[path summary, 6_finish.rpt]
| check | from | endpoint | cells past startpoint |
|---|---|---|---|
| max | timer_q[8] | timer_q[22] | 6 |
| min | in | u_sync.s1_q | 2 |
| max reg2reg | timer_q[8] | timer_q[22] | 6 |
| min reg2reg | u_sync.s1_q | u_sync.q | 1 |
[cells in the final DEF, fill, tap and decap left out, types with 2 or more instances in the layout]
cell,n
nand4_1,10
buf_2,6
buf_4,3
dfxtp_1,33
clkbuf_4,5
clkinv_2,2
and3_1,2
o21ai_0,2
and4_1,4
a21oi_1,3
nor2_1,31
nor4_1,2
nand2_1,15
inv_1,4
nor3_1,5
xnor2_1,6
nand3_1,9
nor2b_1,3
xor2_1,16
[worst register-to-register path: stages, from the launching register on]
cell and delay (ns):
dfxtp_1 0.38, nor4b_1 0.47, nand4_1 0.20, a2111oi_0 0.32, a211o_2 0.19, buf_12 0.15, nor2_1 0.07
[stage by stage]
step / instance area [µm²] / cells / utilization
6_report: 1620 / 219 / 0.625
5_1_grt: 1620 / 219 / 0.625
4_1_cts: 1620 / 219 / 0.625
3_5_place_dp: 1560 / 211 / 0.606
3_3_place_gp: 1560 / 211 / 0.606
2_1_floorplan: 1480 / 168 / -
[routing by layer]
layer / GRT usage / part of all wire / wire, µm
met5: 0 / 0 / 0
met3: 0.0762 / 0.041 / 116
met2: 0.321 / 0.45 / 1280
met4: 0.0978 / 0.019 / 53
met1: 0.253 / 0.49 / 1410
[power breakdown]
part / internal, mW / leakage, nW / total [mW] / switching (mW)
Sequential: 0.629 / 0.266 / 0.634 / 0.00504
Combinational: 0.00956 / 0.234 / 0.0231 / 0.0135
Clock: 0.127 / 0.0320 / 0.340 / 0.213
$ cat src/rtl/key_event_if.sv
// Key level inputs and the single event channel of the clock-setting UI.
// master is the key event controller; slave is the key source / event consumer.
interface key_event_if #(
  parameter int N_KEYS = 4,
  parameter int CODE_W = 2
);
  logic [N_KEYS-1:0] key_in;
  logic              key_valid;
  logic [CODE_W-1:0] key_code;
  logic              key_long;
  logic              key_rpt;
  logic              busy;

  modport master (
    input  key_in,
    output key_valid, key_code, key_long, key_rpt, busy
  );

  modport slave (
    output key_in,
    input  key_valid, key_code, key_long, key_rpt, busy
  );
endinterface

$ cat src/rtl/key_event_module.sv
// Grants one debounced active-low key at a time and turns it into short, long
// and auto-repeat events on a single registered event channel.
module key_event_module #(
  parameter int N_KEYS     = 4,
  parameter int CODE_W     = 2,
  parameter int CNT_W      = 26,
  parameter int LONG_CNT   = 50000000,
  parameter int REPEAT_CNT = 10000000
) (
  input  logic       clk,
  input  logic       rst_n,
  key_event_if.master kif
);

  typedef enum logic [1:0] {
    WAIT_REL = 2'd0,
    IDLE     = 2'd1,
    PRESS    = 2'd2,
    REPEAT   = 2'd3
  } state_t;

  localparam logic [CNT_W-1:0] LONG_LAST   = CNT_W'(LONG_CNT - 1);
  localparam logic [CNT_W-1:0] REPEAT_LAST = CNT_W'(REPEAT_CNT - 1);

  state_t            state_reg;
  logic [CNT_W-1:0]  cnt_reg;
  logic              valid_reg;
  logic [CODE_W-1:0] code_reg;
  logic              long_reg;
  logic              rpt_reg;
  logic              busy_reg;

  logic [CODE_W-1:0] grant_idx;
  logic              all_released;
  logic              granted_released;

  // Scan from the top down so the lowest pressed index is the one left standing.
  always_comb begin
    grant_idx = '0;
    for (int i = N_KEYS - 1; i >= 0; i--) begin
      if (!kif.key_in[i]) begin
        grant_idx = CODE_W'(i);
      end
    end
  end

  assign all_released     = &kif.key_in;
  assign granted_released = kif.key_in[code_reg];

  always_ff @(posedge clk or negedge rst_n) begin
    if (!rst_n) begin
      state_reg <= WAIT_REL;
      cnt_reg   <= '0;
      valid_reg <= 1'b0;
      code_reg  <= '0;
      long_reg  <= 1'b0;
      rpt_reg   <= 1'b0;
      busy_reg  <= 1'b0;
    end else begin
      valid_reg <= 1'b0;
      long_reg  <= 1'b0;
      rpt_reg   <= 1'b0;
      busy_reg  <= 1'b1;
      case (state_reg)
        WAIT_REL: begin
          if (all_released) begin
            state_reg <= IDLE;
            busy_reg  <= 1'b0;
          end
        end
        IDLE: begin
          if (!all_released) begin
            code_reg  <= grant_idx;
            cnt_reg   <= '0;
            state_reg <= PRESS;
          end else begin
            busy_reg  <= 1'b0;
          end
        end
        PRESS: begin
          // Release wins over the terminal count, so a late release is still short.
          if (granted_released) begin
            valid_reg <= 1'b1;
            state_reg <= WAIT_REL;
          end else if (cnt_reg == LONG_LAST) begin
            valid_reg <= 1'b1;
            long_reg  <= 1'b1;
            cnt_reg   <= '0;
            state_reg <= REPEAT;
          end else begin
            cnt_reg   <= cnt_reg + 1'b1;
          end
        end
        REPEAT: begin
          if (granted_released) begin
            state_reg <= WAIT_REL;
          end else if (cnt_reg == REPEAT_LAST) begin
            valid_reg <= 1'b1;
            long_reg  <= 1'b1;
            rpt_reg   <= 1'b1;
            cnt_reg   <= '0;
          end else begin
            cnt_reg   <= cnt_reg + 1'b1;
          end
        end
        default: begin
          state_reg <= WAIT_REL;
        end
      endcase
    end
  end

  assign kif.key_valid = valid_reg;
  assign kif.key_code  = code_reg;
  assign kif.key_long  = long_reg;
  assign kif.key_rpt   = rpt_reg;
  assign kif.busy      = busy_reg;

endmodule

$ cat src/flat_wrapper.sv
// flat-port wrapper written by rule: the top's interface ports become plain ports
module key_event_module_flat 
#(
  parameter int N_KEYS     = 4,
  parameter int CODE_W     = 2,
  parameter int CNT_W      = 26,
  parameter int LONG_CNT   = 50000000,
  parameter int REPEAT_CNT = 10000000
)
  (clk, rst_n, kif_key_in, kif_key_valid, kif_key_code, kif_key_long, kif_key_rpt, kif_busy);
  key_event_if #(.N_KEYS(N_KEYS), .CODE_W(CODE_W)) kif_i ();
  input  logic clk;
  input  logic rst_n;
  input wire logic [$bits(kif_i.key_in)-1:0] kif_key_in;
  output wire logic [$bits(kif_i.key_valid)-1:0] kif_key_valid;
  output wire logic [$bits(kif_i.key_code)-1:0] kif_key_code;
  output wire logic [$bits(kif_i.key_long)-1:0] kif_key_long;
  output wire logic [$bits(kif_i.key_rpt)-1:0] kif_key_rpt;
  output wire logic [$bits(kif_i.busy)-1:0] kif_busy;
  assign kif_i.key_in = kif_key_in;
  assign kif_key_valid = kif_i.key_valid;
  assign kif_key_code = kif_i.key_code;
  assign kif_key_long = kif_i.key_long;
  assign kif_key_rpt = kif_i.key_rpt;
  assign kif_busy = kif_i.busy;
  key_event_module #(.N_KEYS(N_KEYS), .CODE_W(CODE_W), .CNT_W(CNT_W), .LONG_CNT(LONG_CNT), .REPEAT_CNT(REPEAT_CNT)) u_core (.clk(clk), .rst_n(rst_n), .kif(kif_i));
endmodule
$ cat config.mk
export PLATFORM = sky130hd
export DESIGN_NAME = key_event_module_flat
export DESIGN_NICKNAME = d
export VERILOG_FILES = /design/src/rtl/key_event_if.sv /design/src/rtl/key_event_module.sv /design/src/flat_wrapper.sv
export SDC_FILE = /design/constraint.sdc
export NUM_CORES = 1
export LEC_CHECK = 0
export CAP_MARGIN = 25
export CORE_ASPECT_RATIO = 1.75
export CORE_MARGIN = 5
export CORE_UTILIZATION = 55
export DETAILED_ROUTE_END_ITERATION = 12
export GPL_TIMING_DRIVEN = 0
export PLACE_DENSITY = 0.75
export SETUP_SLACK_MARGIN = 0.2
export SLEW_MARGIN = 30
export SYNTH_ARGS = -nofsm -noshare
export SYNTH_HDL_FRONTEND = slang
export SYNTH_SLANG_ARGS = --single-unit
$ cat constraint.sdc
create_clock -name clk -period 3.56 [get_ports clk]
set_input_delay 0.712 -clock clk [delete_from_list [all_inputs] [get_ports clk]]
set_output_delay 0.712 -clock clk [all_outputs]
set_load 0.03 [all_outputs]
==> out/metrics.cfg <==
[run_status]
status=complete, no violations

[detailed_routing]
route.top_layer_used=met4
drt_wl_total_um=5440
route.vias.total=1976
avgViaCountPerCell=6.86
drtIter0Drc=82
metal3_wl_um=371
detail_route.wirelength.met1_um=2060
met2RoutedLength_um=2770
drt_pre_antenna_iters=6
drc=0
drtAntennaViolNets=0
routed_len_inst_um=18.9

[sta]
worst_clock_skew_ns=0.00668
slew_hr_pct=35.1
grt_setup_unrepaired=no
max_freq_mhz=330
max_slew_vio_count=0
timing.final.crit_period_ns=3.03
hold_slack_ns=0.331
tightest_slew_ns=0.964
final-hold-violation-count=0
timing.final.setup_violations=0
period_share_pct=85.1
setup_tns_after_final_layout_ns=0

[critical_path]
timing.critical_path.cells=clkdlybuf4s50_1 -> mux4_2 -> a2bb2oi_1 -> clkbuf_1 -> inv_1 -> a311oi_1
critPathLaunchType=input pin
path_max_fanout=10
worstPathArrival_ns=3.21
critical-path-slowest-cell=a2bb2oi_1
timing.critical_path.to_type=flop
critical_path.startpoint=kif_key_in[3]
criticalPathCategory=input pin to flop
crit-reg2reg-launch=u_core.kif.key_code[0]$_DFFE_PN0P_
crit_required_ns=3.74
crit_path_max_incr_delay_ns=0.54

[synthesis]
syn-num-nets=229
postSynthRegisterBits=34
synth_cell_types=44
total_standard_cell_area_after_synthesis_sq_um=2000
postSynth.asyncResetShare_pct=100
synth-edff-count=0
postSynthCellCount=222
synth.yosys.warnings=0
post_synth.cell_area_avg_sq_um=9.00
synth.yosys.seq_area_share_pct=42.6
ys_dominant_reg_cell=dfrtp_1

[global_routing]
groute.usage.overall_pct=22.8
globalRoute.totalOverflow=0
via_count_of_the_first_global_routing_pass=1903
largest_net_degree_at_the_start_of_global_routing=21
grt_antenna_before_repair=0
grt_pass1_wl_um=9060

[floorplanning]
die_span_x_um=55.6
start_util_pct=56.2
die_height_um=89.7
die_area_sq_um=4980
core_area_sq_um=3560
core.rowCount=29
design.portCount=12

[cts]
clk_pin_slew_ns=0.07
postCtsSetupBuffers=0
cts-htree-levels=2
tritoncts.num_buffers=5
worstSkewPairLatency_ns=0.29
cts_root_buffer=clkbuf_8
cts-resized-gates=0
tritoncts=built
cts_hold_buffers=0
cts_buffer_depth=2
clock-sinks=34

[place]
numPlacedInstances=280
dp_hpwl_um=3920
portBuffers=11
routabilityCongestion=0.883

[power]
power_density_nw_per_um2=393
power_leakage_nw=0.866
max-vdd-ir-drop_uv=331
total_power_w=0.000898

[final_layout]
largest_register_ffs=26
layout_net_count=248
syn2layout_area_growth_pct=14.4
stdcell_count=288
layout-drive-gt1-share_pct=9.92
postLayoutCoreUtil_pct=64.3
n_antenna_cell=0

[flow_run]
cap_viol_max_count=0

[min_path]
min-delay-path-class=input pin to async pin

metrics by stage:
step | cell area [sq um] | setup slack, ns
CTS | 2280 | 0.552
floorplan | 2000 | 1.30
finish | 2280 | 0.531
global route | 2280 | 0.445
detailed placement | 2190 | 0.257
global placement | 2160 | 0.258
cell families (layout without fill, tap and decap cells):
group	after synthesis	after routing	share of synthesized area (%)
AOI/OAI and AO/OA	65	65	22.7
buffers and inverters	16	36	3.82
and+or+nand+nor	104	104	28.6
DFF	34	34	42.6
adders and majority gates	1	1	0.626
muxes	2	2	1.63
synthesized netlist by cell type, types with 2 or more instances:
cell type  number  area share (%)
o32a_1          2             1.0
and2_1          8             2.5
a41oi_1         7             3.1
dfrtp_1        34              43
o31ai_1        11             4.1
a31oi_1         8             2.5
nand3_2         2             1.0
o41ai_1         3             1.3
nor4bb_1        2             1.0
clkbuf_1        6             1.1
nand4_1        10             3.1
nand2b_1        2            0.63
nor2_1         13             2.4
or2_2           2            0.63
or4_1           3             1.1
nand3_1        14             3.5
nor4_1          4             1.3
inv_1           4            0.75
o21ai_0        12             3.0
or3_1           3            0.94
a21oi_1        12             3.0
o311ai_0        2            0.88
nand4b_1        3             1.3
buf_2           4             1.0
nor3_1          6             1.5
nand2_1        23             4.3
and3_1          5             1.6
per-layer routing:
layer / track usage, % / up-vias
met5: 0 / -
met4: 12.8 / 0
met3: 4.44 / 22
met2: 38.9 / 108
met1: 25.9 / 942
li1: - / 904
cells in the final DEF (no fill, tap or decap), types with 6 or more instances in the layout:
cell	Yosys	final
clkbuf_1	6	7
clkdlybuf4s50_1	0	10
nand3_1	14	14
a41oi_1	7	7
clkbuf_8	0	6
nor3_1	6	6
nand2_1	23	23
a21oi_1	12	12
and2_1	8	8
nor2_1	13	13
o31ai_1	11	11
o21ai_0	12	12
dfrtp_1	34	34
nand4_1	10	10
a31oi_1	8	8
worst paths after layout:
path,end,slack [ns],cells after the start
max in group asynchronous,u_core.cnt_reg[15]$_DFFE_PN0P_,2.80,2
max,u_core.cnt_reg[9]$_DFFE_PN0P_,0.53,6
max reg2reg,u_core.cnt_reg[9]$_DFFE_PN0P_,0.97,5
min in group clk,u_core.cnt_reg[1]$_DFFE_PN0P_,0.53,2
min reg2reg,u_core.cnt_reg[1]$_DFFE_PN0P_,0.53,2
min,u_core.cnt_reg[19]$_DFFE_PN0P_,0.33,1
layout make-up:
cell class                 count  area [sq um]
sequential                    34           851
timing repair buffer          12           133
buffer                        12          61.3
clock inverter                 1          5.00
fill                         332          1270
tap                           46          57.6
clock buffer                   7          86.3
multi-input combinational    172          1080
inverter                       4          15.0
power breakdown:
part / internal (W) / switching (W)
clock network: 0.000156 / 0.000143
registers: 0.000417 / 0.0000428
logic: 0.0000561 / 0.0000834
worst max-delay path, delay by kind of cell:
family / cells / cell delay (ns)
AO/OA/AOI/OAI: 2 / 0.89
buffers and inverters: 3 / 1.28
multiplexers: 1 / 0.32
Power figures use the tool's default switching activity.
**src/rtl/uart_pkg.sv**
```systemverilog
// Shared UART definitions: FSM encoding, frame width and default bit rate.
package uart_pkg;

    localparam int unsigned UART_DATA_BITS    = 8;
    localparam int unsigned UART_CLKS_PER_BIT = 434;

    typedef enum logic [2:0] {
        StIdle,
        StStart,
        StData,
        StStop,
        StWaitHigh
    } uart_state_e;

endpackage

```
**src/rtl/uart_bit_timer.sv**
```systemverilog
// Free-running bit-period counter with clear; flags the terminal and half-period counts.
module uart_bit_timer
    import uart_pkg::*;
#(
    parameter int unsigned CLKS_PER_BIT = UART_CLKS_PER_BIT
) (
    input  logic clk,
    input  logic reset,
    input  logic clear,
    output logic terminal,
    output logic half
);

    localparam int unsigned CntW = $clog2(CLKS_PER_BIT);
    localparam logic [CntW-1:0] TermCnt = CntW'(CLKS_PER_BIT - 1);
    localparam logic [CntW-1:0] HalfCnt = CntW'(CLKS_PER_BIT / 2 - 1);

    logic [CntW-1:0] count;

    always_ff @(posedge clk) begin
        if (reset || clear || terminal) begin
            count <= '0;
        end else begin
            count <= count + CntW'(1);
        end
    end

    assign terminal = (count == TermCnt);
    assign half     = (count == HalfCnt);

endmodule

```
**src/rtl/uart_rx.sv**
```systemverilog
// 8N1 UART receiver with a one-entry valid/ack holding register, framing and overrun flags.
module uart_rx
    import uart_pkg::*;
#(
    parameter int unsigned CLKS_PER_BIT = UART_CLKS_PER_BIT
) (
    input  logic                      clk,
    input  logic                      reset,
    input  logic                      serial_in,
    input  logic                      data_ack,
    output logic [UART_DATA_BITS-1:0] data_out,
    output logic                      data_valid,
    output logic                      busy,
    output logic                      frame_error,
    output logic                      overrun
);

    localparam logic [2:0] LastBit = 3'(UART_DATA_BITS - 1);

    uart_state_e               state;
    logic                      rin;
    logic [2:0]                bit_idx;
    logic [UART_DATA_BITS-1:0] shift;
    logic                      bit_tc;
    logic                      bit_half;
    logic                      timer_clear;

    // Idle pins the counter at zero so the start-bit half period is measured from E0.
    assign timer_clear = (state == StIdle) || ((state == StStart) && bit_half);

    uart_bit_timer #(
        .CLKS_PER_BIT(CLKS_PER_BIT)
    ) u_bit_timer (
        .clk     (clk),
        .reset   (reset),
        .clear   (timer_clear),
        .terminal(bit_tc),
        .half    (bit_half)
    );

    always_ff @(posedge clk) begin
        if (reset) begin
            state       <= StIdle;
            rin         <= 1'b1;
            bit_idx     <= '0;
            shift       <= '0;
            data_out    <= '0;
            data_valid  <= 1'b0;
            frame_error <= 1'b0;
            overrun     <= 1'b0;
        end else begin
            rin         <= serial_in;
            frame_error <= 1'b0;
            overrun     <= 1'b0;
            // A delivery in the same cycle overrides this clear below.
            if (data_ack && data_valid) begin
                data_valid <= 1'b0;
            end
            case (state)
                StIdle: begin
                    if (!rin) state <= StStart;
                end
                StStart: begin
                    bit_idx <= '0;
                    if (bit_half) state <= rin ? StIdle : StData;
                end
                StData: begin
                    if (bit_tc) begin
                        shift[bit_idx] <= rin;
                        bit_idx        <= bit_idx + 3'd1;
                        if (bit_idx == LastBit) state <= StStop;
                    end
                end
                StStop: begin
                    if (bit_tc) begin
                        if (rin) begin
                            state <= StIdle;
                            if (!data_valid || data_ack) begin
                                data_out   <= shift;
                                data_valid <= 1'b1;
                            end else begin
                                overrun <= 1'b1;
                            end
                        end else begin
                            frame_error <= 1'b1;
                            state       <= StWaitHigh;
                        end
                    end
                end
                StWaitHigh: begin
                    if (rin) state <= StIdle;
                end
                default: state <= StIdle;
            endcase
        end
    end

    assign busy = (state != StIdle);

endmodule

```
--- config.mk ---
export PLATFORM = sky130hd
export DESIGN_NAME = pong_sound
export DESIGN_NICKNAME = d
export VERILOG_FILES = /design/src/rtl/pong_sound_pkg.sv /design/src/rtl/pong_sound_tone_divider.sv /design/src/rtl/pong_sound.sv
export SDC_FILE = /design/constraint.sdc
export NUM_CORES = 1
export LEC_CHECK = 0
export CORE_MARGIN = 2
export CORE_UTILIZATION = 45
export CTS_BUF_LIST = sky130_fd_sc_hd__clkbuf_8
export DETAILED_ROUTE_END_ITERATION = 10
export PLACE_DENSITY = 0.64
export REMOVE_ABC_BUFFERS = 1
export SLEW_MARGIN = 20
export SYNTH_ARGS = -nofsm -noshare
export SYNTH_HDL_FRONTEND = slang
export SYNTH_HIERARCHICAL = 1
export SYNTH_SLANG_ARGS = --single-unit
export TNS_END_PERCENT = 100
--- constraint.sdc ---
create_clock -name clk -period 5.75 [get_ports clk]
set_input_delay 1.15 -clock clk [delete_from_list [all_inputs] [get_ports clk]]
set_output_delay 1.15 -clock clk [all_outputs]
set_load 0.02 [all_outputs]
==> src/rtl/mixLane.sv <==
// mixLane: one output channel of the mixer.
//   clk, reset        - clock, synchronous active-high reset
//   clr               - clear the accumulator (start of a run)
//   en                - add track_val into the accumulator this cycle
//   fin               - convert the sum and load the output registers
//   track_val         - current track as a signed value
//   out_sign, out_mag - registered mixed sign/magnitude
// Build option MIX_SATURATE_EN: clip |sum| at 255 instead of scaling it
// down by $clog2(NUM_INPUTS).
module mixLane
    import mix_pkg::*;
#(
    parameter int NUM_INPUTS = 4
) (
    input  logic                  clk,
    input  logic                  reset,
    input  logic                  clr,
    input  logic                  en,
    input  logic                  fin,
    input  logic signed [MAG_W:0] track_val,
    output logic                  out_sign,
    output magType                out_mag
);
    localparam int ACC_W = 10 + $clog2(NUM_INPUTS);

    logic signed [ACC_W-1:0] acc;
    logic signed [ACC_W-1:0] ext;
    logic [ACC_W-1:0]        abs_v;
    magType                  mag_c;
    logic                    sign_c;

    assign ext = {{(ACC_W-MAG_W-1){track_val[MAG_W]}}, track_val};

    always_comb begin
        abs_v = acc[ACC_W-1] ? -acc : acc;
`ifdef MIX_SATURATE_EN
        mag_c = (abs_v > ACC_W'(255)) ? '1 : abs_v[MAG_W-1:0];
`else
        // Shifting the magnitude (not the signed sum) keeps +x and -x symmetric.
        mag_c = MAG_W'(abs_v >> $clog2(NUM_INPUTS));
`endif
        // A sum that scales to zero must not report a negative sign.
        sign_c = acc[ACC_W-1] && (mag_c != '0);
    end

    always_ff @(posedge clk) begin
        if (reset) begin
            acc      <= '0;
            out_sign <= 1'b0;
            out_mag  <= '0;
        end else begin
            if (clr) begin
                acc <= '0;
            end else if (en) begin
                acc <= acc + ext;
            end
            if (fin) begin
                out_sign <= sign_c;
                out_mag  <= mag_c;
            end
        end
    end
endmodule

=== About this task ===
Could you please retype the lines from the start of the data through the line with "met1: 0.253 / 0.49 / 1410", both included, and nothing else?

=== Output for this task ===
[path summary, 6_finish.rpt]
| check | from | endpoint | cells past startpoint |
|---|---|---|---|
| max | timer_q[8] | timer_q[22] | 6 |
| min | in | u_sync.s1_q | 2 |
| max reg2reg | timer_q[8] | timer_q[22] | 6 |
| min reg2reg | u_sync.s1_q | u_sync.q | 1 |
[cells in the final DEF, fill, tap and decap left out, types with 2 or more instances in the layout]
cell,n
nand4_1,10
buf_2,6
buf_4,3
dfxtp_1,33
clkbuf_4,5
clkinv_2,2
and3_1,2
o21ai_0,2
and4_1,4
a21oi_1,3
nor2_1,31
nor4_1,2
nand2_1,15
inv_1,4
nor3_1,5
xnor2_1,6
nand3_1,9
nor2b_1,3
xor2_1,16
[worst register-to-register path: stages, from the launching register on]
cell and delay (ns):
dfxtp_1 0.38, nor4b_1 0.47, nand4_1 0.20, a2111oi_0 0.32, a211o_2 0.19, buf_12 0.15, nor2_1 0.07
[stage by stage]
step / instance area [µm²] / cells / utilization
6_report: 1620 / 219 / 0.625
5_1_grt: 1620 / 219 / 0.625
4_1_cts: 1620 / 219 / 0.625
3_5_place_dp: 1560 / 211 / 0.606
3_3_place_gp: 1560 / 211 / 0.606
2_1_floorplan: 1480 / 168 / -
[routing by layer]
layer / GRT usage / part of all wire / wire, µm
met5: 0 / 0 / 0
met3: 0.0762 / 0.041 / 116
met2: 0.321 / 0.45 / 1280
met4: 0.0978 / 0.019 / 53
met1: 0.253 / 0.49 / 1410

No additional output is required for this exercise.